Per succhiare la coltura le neurosfere, trasferire il mezzo con neurosfere sospese alla centrifuga per centrifugare a 110 g per 5 minuti, quindi scartare il supernatante. A 1 ml di 0,05% di tripside EDTA e incubare a 37 gradi Celsius per 10 minuti. Quindi inattivare la tripina usando l'inibitore della tirpsina di soia e pipettare delicatamente le neurosfere su e giù per renderle singole cellule.

Centrifugare la sospensione cellulare a 110 g per 5 minuti. Scartare il supernatante e rimescolare le cellule in 1 ml di mezzo di cellule staminali neurali. Queste celle sono pronte per la coltura o la coltura del prossimo passo su laminato e superficie completamente rivestita per esperimenti avanzati.

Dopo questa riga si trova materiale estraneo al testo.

==> branch maple <==
==> flow/design.v <==
module Cordic #(parameter MODE = 0, STAGES = 8, WIDTH = 16, PHASE_WIDTH = 19)(
input wire                        in_clk,
input wire                        in_rst,
input wire                        in_enable,
input wire    [WIDTH-1:0]         in_x,
input wire    [WIDTH-1:0]         in_y,
input wire    [PHASE_WIDTH-1:0]   in_phase,
output wire                       out_valid,
output wire   [PHASE_WIDTH-1:0]   out_phase,
output wire   [WIDTH-1:0]         out_x,
output wire   [WIDTH-1:0]         out_y
);
localparam	ROTATIONAL = 0, 
			VECTORING  = 1;
wire signed   [WIDTH:0]         xn [STAGES:0];
wire signed   [WIDTH:0]         yn [STAGES:0];
wire signed   [PHASE_WIDTH-1:0]   zn [STAGES:0];
reg signed  [WIDTH:0]         xn_reg [STAGES:0];
reg signed  [WIDTH:0]         yn_reg [STAGES:0];
reg signed  [PHASE_WIDTH-1:0]   zn_reg [STAGES:0];
reg start;
generate
	if(MODE == ROTATIONAL) begin
reg [WIDTH-1:0] temp_x, temp_y;
reg [PHASE_WIDTH-1:0] temp_z;
always @ (posedge in_clk or negedge in_rst) 
begin
 if(!in_rst) begin
	temp_x <= 'b0;
	temp_y <= 'b0;
	temp_z <= 'b0; 
 end else if (start) begin
	temp_x <= in_x;
	temp_y <= in_y;
	temp_z <= in_phase;
	end
end
wire [PHASE_WIDTH-1:0] half_pi = 19'h19220;
wire [PHASE_WIDTH-1:0] z_limit = 19'h1b333;
reg [WIDTH-1:0] adjusted_x, adjusted_y;
reg [PHASE_WIDTH-1:0] adjusted_z;
always @ (*) 
begin
	if(temp_z[PHASE_WIDTH-1] == 1'b0 && temp_z > z_limit) begin
		adjusted_x = ~temp_y + 'b1;
		adjusted_y = temp_x;
		adjusted_z = temp_z - half_pi;
	end 
	else if(temp_z[PHASE_WIDTH-1] == 1'b1 && (~temp_z+19'b1) > z_limit) begin
		adjusted_x = temp_y;
		adjusted_y = ~temp_x + 'b1;
		adjusted_z = temp_z + half_pi;
	end 
	else begin
		adjusted_x = temp_x;
		adjusted_y = temp_y;
		adjusted_z = temp_z;
	end
end
assign xn[0] = {adjusted_x[WIDTH-1], adjusted_x};
assign yn[0] = {adjusted_y[WIDTH-1], adjusted_y};
assign zn[0] = adjusted_z;
end else if(MODE == VECTORING) begin
assign xn[0] = {in_x[WIDTH-1], in_x};
assign yn[0] = {in_y[WIDTH-1], in_y};
assign zn[0] = 'b0;
end
endgenerate
generate 
genvar i;
	if(MODE == ROTATIONAL) begin
for(i=0; i<STAGES; i=i+1) begin
  assign xn[i+1] = (zn_reg[i][PHASE_WIDTH-1] == 1'b0) ? xn_reg[i]-(yn_reg[i]>>>i)   : xn_reg[i]+(yn_reg[i]>>>i);
  assign yn[i+1] = (zn_reg[i][PHASE_WIDTH-1] == 1'b0) ? yn_reg[i]+(xn_reg[i]>>>i)   : yn_reg[i]-(xn_reg[i]>>>i);
  assign zn[i+1] = (zn_reg[i][PHASE_WIDTH-1] == 1'b0) ? zn_reg[i]-arctangent(i) : zn_reg[i]+arctangent(i);
end
end else if(MODE == VECTORING) begin
for(i=0; i<STAGES; i=i+1) begin
  assign xn[i+1] = (yn_reg[i][WIDTH] == 1'b1) ? xn_reg[i]-(yn_reg[i]>>>i)   : xn_reg[i]+(yn_reg[i]>>>i);
  assign yn[i+1] = (yn_reg[i][WIDTH] == 1'b1) ? yn_reg[i]+(xn_reg[i]>>>i)   : yn_reg[i]-(xn_reg[i]>>>i);
  assign zn[i+1] = (yn_reg[i][WIDTH] == 1'b1) ? zn_reg[i]-arctangent(i) : zn_reg[i]+arctangent(i);
end
end
endgenerate
always @ (posedge in_clk or negedge in_rst)
	if(!in_rst)
		start <= 1'b0;
	else
		start <= in_enable;
reg [STAGES+2:0] valid_reg;	
for(i=0; i<=STAGES; i=i+1) begin
  always @ (posedge in_clk or negedge in_rst)
    if(!in_rst)begin
      xn_reg[i] <= 'b0;
      yn_reg[i] <= 'b0;
      zn_reg[i] <= 'b0;    
    end
    else if(valid_reg[i+1]) begin
      xn_reg[i] <= xn[i];
      yn_reg[i] <= yn[i];
      zn_reg[i] <= zn[i];
    end
end
wire signed [15:0] k = 18'h009B7;
wire signed [31:0] scaled_x = xn_reg[STAGES] * k;
wire signed [31:0] scaled_y = yn_reg[STAGES] * k;
assign out_x = scaled_x[27:12];
assign out_y = scaled_y[27:12];
assign out_phase = zn_reg[STAGES];
always@(posedge in_clk or negedge in_rst)
begin
  if(!in_rst)
    valid_reg <= 'b0;
  else
    valid_reg <= {valid_reg[STAGES+1:0], in_enable};
end
assign out_valid = valid_reg[STAGES+2];
function [18:0] arctangent;
  input [3:0] i;
  begin
    case (i)
    0 : arctangent = 19'b000_1100100100001111;  
    1 : arctangent = 19'b000_0111011010110001;  
    2 : arctangent = 19'b000_0011111010110110;  
    3 : arctangent = 19'b000_0001111111010101;  
    4 : arctangent = 19'b000_0000111111111010;  
    5 : arctangent = 19'b000_0000011111111111;  
    6 : arctangent = 19'b000_0000001111111111;  
    7 : arctangent = 19'b000_0000000111111111;  
    8 : arctangent = 19'b000_0000000011111111;  
    9 : arctangent = 19'b000_0000000001111111;  
    10: arctangent = 19'b000_0000000000111111;  
    11: arctangent = 19'b000_0000000000011111;  
    12: arctangent = 19'b000_0000000000001111;  
    13: arctangent = 19'b000_0000000000000111;  
    14: arctangent = 19'b000_0000000000000011;  
    15: arctangent = 19'b000_0000000000000001;  
    default: arctangent = 19'b000_0000000000000000;  
    endcase
  end
endfunction
endmodule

Coltivando un milione di cellule staminali neurali primarie dopo sette giorni il numero di cellule aumenterà fino a tre o quattro milioni. Dopo sei-sette giorni le sfere dovrebbero misurare tra i 150 e i 200 micrometri di diametro e saranno pronte per la sottocoltura su piatti rivestiti in poli ornitina in laminato in assenza di bFGF ed EGF per la differenziazione neuronale. I risultati del saggio di citometria a flusso mostrano che quasi il 95% delle cellule che costituiscono le neurosfere erano positive alla Nestina, che è un marcatore noto per le cellule staminali neurali.

I test che utilizzano anticorpi beta tubulina III e proteina fibrosa ganglio rivelano che coltivando cellule staminali neurali su superficie rivestita circa il 94% ha mostrato fenotipo neuronale e circa il 5% mostra fenotipo gliale. In questo breve video una tecnica di laboratorio per un rapido isolamento delle cellule staminali neurali da 13 eminenza ganglionica dell'embrione di topo. Spero che avrai successo nella tua cultura delle cellule staminali neurali.